### DATA FOR REVIEW

******

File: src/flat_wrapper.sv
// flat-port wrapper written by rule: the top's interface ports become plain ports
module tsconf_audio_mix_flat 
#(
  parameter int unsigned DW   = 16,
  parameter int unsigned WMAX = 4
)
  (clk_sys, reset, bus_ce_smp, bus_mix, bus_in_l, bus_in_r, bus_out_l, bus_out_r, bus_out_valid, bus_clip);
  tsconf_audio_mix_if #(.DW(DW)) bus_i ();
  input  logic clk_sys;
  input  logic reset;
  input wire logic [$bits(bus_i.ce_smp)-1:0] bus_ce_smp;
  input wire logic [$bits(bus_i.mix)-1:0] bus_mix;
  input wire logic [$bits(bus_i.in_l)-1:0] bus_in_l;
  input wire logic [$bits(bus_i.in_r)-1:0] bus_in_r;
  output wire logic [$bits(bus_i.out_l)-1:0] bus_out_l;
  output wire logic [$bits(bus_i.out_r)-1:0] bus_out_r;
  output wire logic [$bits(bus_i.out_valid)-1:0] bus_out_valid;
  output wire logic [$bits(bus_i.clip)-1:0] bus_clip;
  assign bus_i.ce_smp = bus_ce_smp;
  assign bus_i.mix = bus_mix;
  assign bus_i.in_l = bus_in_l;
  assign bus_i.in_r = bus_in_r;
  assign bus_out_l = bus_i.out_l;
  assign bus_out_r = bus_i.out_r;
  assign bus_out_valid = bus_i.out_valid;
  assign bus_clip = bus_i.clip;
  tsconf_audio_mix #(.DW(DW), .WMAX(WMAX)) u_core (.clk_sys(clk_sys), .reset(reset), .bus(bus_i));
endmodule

******

With nothing omitted, set down all of the records again.

File: src/flat_wrapper.sv
// flat-port wrapper written by rule: the top's interface ports become plain ports
module tsconf_audio_mix_flat 
#(
  parameter int unsigned DW   = 16,
  parameter int unsigned WMAX = 4
)
  (clk_sys, reset, bus_ce_smp, bus_mix, bus_in_l, bus_in_r, bus_out_l, bus_out_r, bus_out_valid, bus_clip);
  tsconf_audio_mix_if #(.DW(DW)) bus_i ();
  input  logic clk_sys;
  input  logic reset;
  input wire logic [$bits(bus_i.ce_smp)-1:0] bus_ce_smp;
  input wire logic [$bits(bus_i.mix)-1:0] bus_mix;
  input wire logic [$bits(bus_i.in_l)-1:0] bus_in_l;
  input wire logic [$bits(bus_i.in_r)-1:0] bus_in_r;
  output wire logic [$bits(bus_i.out_l)-1:0] bus_out_l;
  output wire logic [$bits(bus_i.out_r)-1:0] bus_out_r;
  output wire logic [$bits(bus_i.out_valid)-1:0] bus_out_valid;
  output wire logic [$bits(bus_i.clip)-1:0] bus_clip;
  assign bus_i.ce_smp = bus_ce_smp;
  assign bus_i.mix = bus_mix;
  assign bus_i.in_l = bus_in_l;
  assign bus_i.in_r = bus_in_r;
  assign bus_out_l = bus_i.out_l;
  assign bus_out_r = bus_i.out_r;
  assign bus_out_valid = bus_i.out_valid;
  assign bus_clip = bus_i.clip;
  tsconf_audio_mix #(.DW(DW), .WMAX(WMAX)) u_core (.clk_sys(clk_sys), .reset(reset), .bus(bus_i));
endmodule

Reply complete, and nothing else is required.